In most instances in college basketball, once you get your foot in the door, it will still take time to work your way to the top (and unfortunately, the modern generation is all about instant success and gratification). There is no standard method or way to get your foot in the door. The most common step taken by a majority of college coaches has been to coach high school, junior college, or AAU basketball.
The salary will probably not be what you want it to be, but remember, when considering being a college basketball coach, you should have the mindset of doing it for the love of the game, not the money - that is one key to longevity and success in coaching at a competitive level.

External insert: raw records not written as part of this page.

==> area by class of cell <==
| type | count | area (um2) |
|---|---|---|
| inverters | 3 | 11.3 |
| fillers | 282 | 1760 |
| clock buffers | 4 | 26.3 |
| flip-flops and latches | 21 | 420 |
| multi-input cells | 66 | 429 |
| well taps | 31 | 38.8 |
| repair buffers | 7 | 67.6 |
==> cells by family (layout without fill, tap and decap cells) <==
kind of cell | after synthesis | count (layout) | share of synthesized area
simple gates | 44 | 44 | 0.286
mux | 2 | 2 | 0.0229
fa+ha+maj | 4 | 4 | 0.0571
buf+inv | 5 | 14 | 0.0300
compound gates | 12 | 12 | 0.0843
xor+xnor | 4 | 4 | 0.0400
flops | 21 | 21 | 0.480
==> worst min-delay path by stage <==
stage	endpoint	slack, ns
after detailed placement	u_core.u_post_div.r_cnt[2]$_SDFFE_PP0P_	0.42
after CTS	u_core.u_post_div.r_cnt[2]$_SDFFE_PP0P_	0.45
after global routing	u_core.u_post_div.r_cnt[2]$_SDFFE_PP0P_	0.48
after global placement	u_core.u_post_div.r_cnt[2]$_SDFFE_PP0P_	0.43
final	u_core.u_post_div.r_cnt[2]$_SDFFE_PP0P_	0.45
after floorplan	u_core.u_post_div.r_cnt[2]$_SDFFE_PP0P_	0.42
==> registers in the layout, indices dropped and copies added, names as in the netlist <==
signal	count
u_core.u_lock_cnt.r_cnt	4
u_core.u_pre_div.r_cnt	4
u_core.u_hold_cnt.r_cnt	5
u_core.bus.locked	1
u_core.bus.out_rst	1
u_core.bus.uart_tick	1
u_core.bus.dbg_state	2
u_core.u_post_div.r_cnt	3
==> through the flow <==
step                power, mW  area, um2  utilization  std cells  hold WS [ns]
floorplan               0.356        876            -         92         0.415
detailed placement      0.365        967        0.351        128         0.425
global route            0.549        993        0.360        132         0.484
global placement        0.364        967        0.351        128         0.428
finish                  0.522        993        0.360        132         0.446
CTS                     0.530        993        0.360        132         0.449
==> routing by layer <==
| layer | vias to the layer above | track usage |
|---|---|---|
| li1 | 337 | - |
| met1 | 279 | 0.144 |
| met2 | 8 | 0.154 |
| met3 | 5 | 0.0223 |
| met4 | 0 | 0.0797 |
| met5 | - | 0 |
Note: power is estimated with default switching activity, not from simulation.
===== src/rtl/cke_uart_tx.sv =====
// UART transmitter paced by an external one-cycle baud tick (iCke).
// Frame: start bit, pDataWidth data bits LSB first, optional parity, pStopBits stop bits.
module cke_uart_tx
  import cke_uart_tx_pkg::*;
#(
  parameter int unsigned pDataWidth = 8,
  parameter string       pParity    = "none",
  parameter int unsigned pStopBits  = 1
) (
  input  logic                  iSysClk,
  input  logic                  iSysRst,
  input  logic                  iCke,
  input  logic [pDataWidth-1:0] iData,
  input  logic                  iValid,
  output logic                  oReady,
  output logic                  oTxd,
  output logic                  oBusy,
  output logic                  oDone
);

  localparam bit          cParEn    = (pParity != cParityNone);
  localparam bit          cParInv   = (pParity == cParityOdd);
  localparam int unsigned cCntW     = cntWidth(pDataWidth);
  localparam int unsigned cStopW    = cntWidth(pStopBits);

  localparam logic [cCntW-1:0]  cLastBit  = cCntW'(pDataWidth - 1);
  localparam logic [cStopW-1:0] cLastStop = cStopW'(pStopBits - 1);

  txState_t              state;
  logic [pDataWidth-1:0] shiftReg;
  logic                  parityBit;
  logic [cCntW-1:0]      bitCnt;
  logic [cStopW-1:0]     stopCnt;

  // Frame sequencer: state, shifter, counters and all outputs advance together,
  // and every line transition happens on an edge where iCke is sampled high.
  always_ff @(posedge iSysClk) begin
    if (iSysRst) begin
      state     <= sIdle;
      shiftReg  <= '0;
      parityBit <= 1'b0;
      bitCnt    <= '0;
      stopCnt   <= '0;
      oTxd      <= 1'b1;
      oReady    <= 1'b1;
      oBusy     <= 1'b0;
      oDone     <= 1'b0;
    end else begin
      oDone <= 1'b0;
      unique case (state)
        sIdle: begin
          // Baud ticks are ignored here; only a handshake starts a frame
          if (iValid && oReady) begin
            shiftReg  <= iData;
            parityBit <= (^iData) ^ cParInv;
            oReady    <= 1'b0;
            oBusy     <= 1'b1;
            state     <= sArm;
          end
        end
        sArm: begin
          // Wait for a tick so the start bit spans a full baud interval
          if (iCke) begin
            oTxd   <= 1'b0;
            bitCnt <= '0;
            state  <= sStart;
          end
        end
        sStart: begin
          if (iCke) begin
            oTxd     <= shiftReg[0];
            shiftReg <= shiftReg >> 1;
            state    <= sData;
          end
        end
        sData: begin
          if (iCke) begin
            bitCnt <= bitCnt + cCntW'(1);
            if (bitCnt == cLastBit) begin
              if (cParEn) begin
                oTxd  <= parityBit;
                state <= sParity;
              end else begin
                oTxd    <= 1'b1;
                stopCnt <= '0;
                state   <= sStop;
              end
            end else begin
              oTxd     <= shiftReg[0];
              shiftReg <= shiftReg >> 1;
            end
          end
        end
        sParity: begin
          if (iCke) begin
            oTxd    <= 1'b1;
            stopCnt <= '0;
            state   <= sStop;
          end
        end
        sStop: begin
          if (iCke) begin
            if (stopCnt == cLastStop) begin
              oDone  <= 1'b1;
              oReady <= 1'b1;
              oBusy  <= 1'b0;
              state  <= sIdle;
            end else begin
              stopCnt <= stopCnt + cStopW'(1);
            end
          end
        end
        default: begin
          oTxd   <= 1'b1;
          oReady <= 1'b1;
          oBusy  <= 1'b0;
          state  <= sIdle;
        end
      endcase
    end
  end

endmodule : cke_uart_tx
<file path="config.mk">
export PLATFORM = sky130hd
export DESIGN_NAME = pipeline_hazard_ctrl
export DESIGN_NICKNAME = d
export VERILOG_FILES = /design/src/rtl/hazard_pkg.sv /design/src/rtl/hazard_sat_counter.sv /design/src/rtl/pipeline_hazard_ctrl.sv
export SDC_FILE = /design/constraint.sdc
export NUM_CORES = 1
export LEC_CHECK = 0
export BUFFER_PORTS_ARGS = -buffer_cell sky130_fd_sc_hd__buf_4
export CAP_MARGIN = 20
export CORE_UTILIZATION = 46
export DETAILED_ROUTE_END_ITERATION = 16
export GPL_TIMING_DRIVEN = 0
export HOLD_SLACK_MARGIN = 0.05
export PLACE_DENSITY = 0.75
export SYNTH_ARGS = -nofsm -noshare
export SYNTH_HDL_FRONTEND = slang
export SYNTH_HIERARCHICAL = 1
export SYNTH_SLANG_ARGS = --single-unit
</file>
<file path="constraint.sdc">
create_clock -name clk -period 2.4 [get_ports clk]
set_input_delay 0 -clock clk [delete_from_list [all_inputs] [get_ports clk]]
set_output_delay 0 -clock clk [all_outputs]
set_load 0.05 [all_outputs]
</file>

When you see a coach gracing the sidelines, the last thing that probably comes to mind is that the coach used to work for free. Trust me, as I did, a lot of coaches started out volunteering. I volunteered for years before I had a chance to get a Division I college basketball job. If you choose to go the route that most coaches do, you have to put everything you have into it. Your passion and enthusiasm as an entry level coach needs to be the same as a coach making a million dollars.
Entry Level Positions
As mentioned, most college coaches get into the business on the ground floor. The number of entry level positions at each school differs and depends on the size of the school’s budget and/or what the head coach wants. Some of the popular titles given to these positions are Director of Basketball Operations (DOBO), Film Coordinator, and Director of Player Development.
My first job in college basketball was as a DOBO. For me, this job was not about the money; it was more so about the opportunity, experience and the love of the sport. This job paid $1,000 per month, before taxes. In this position, I was able to see and learn all aspects involved in running a Division I basketball program.
Starting at a Lower Level
Being a high school, junior college or AAU coach, is another good way to get in to college coaching. If you coach at one of these levels and put together a successful program, this can help you when trying to get into the college coaching world. The way it usually works is, if you have good players and develop good players to become better players, you will be successful.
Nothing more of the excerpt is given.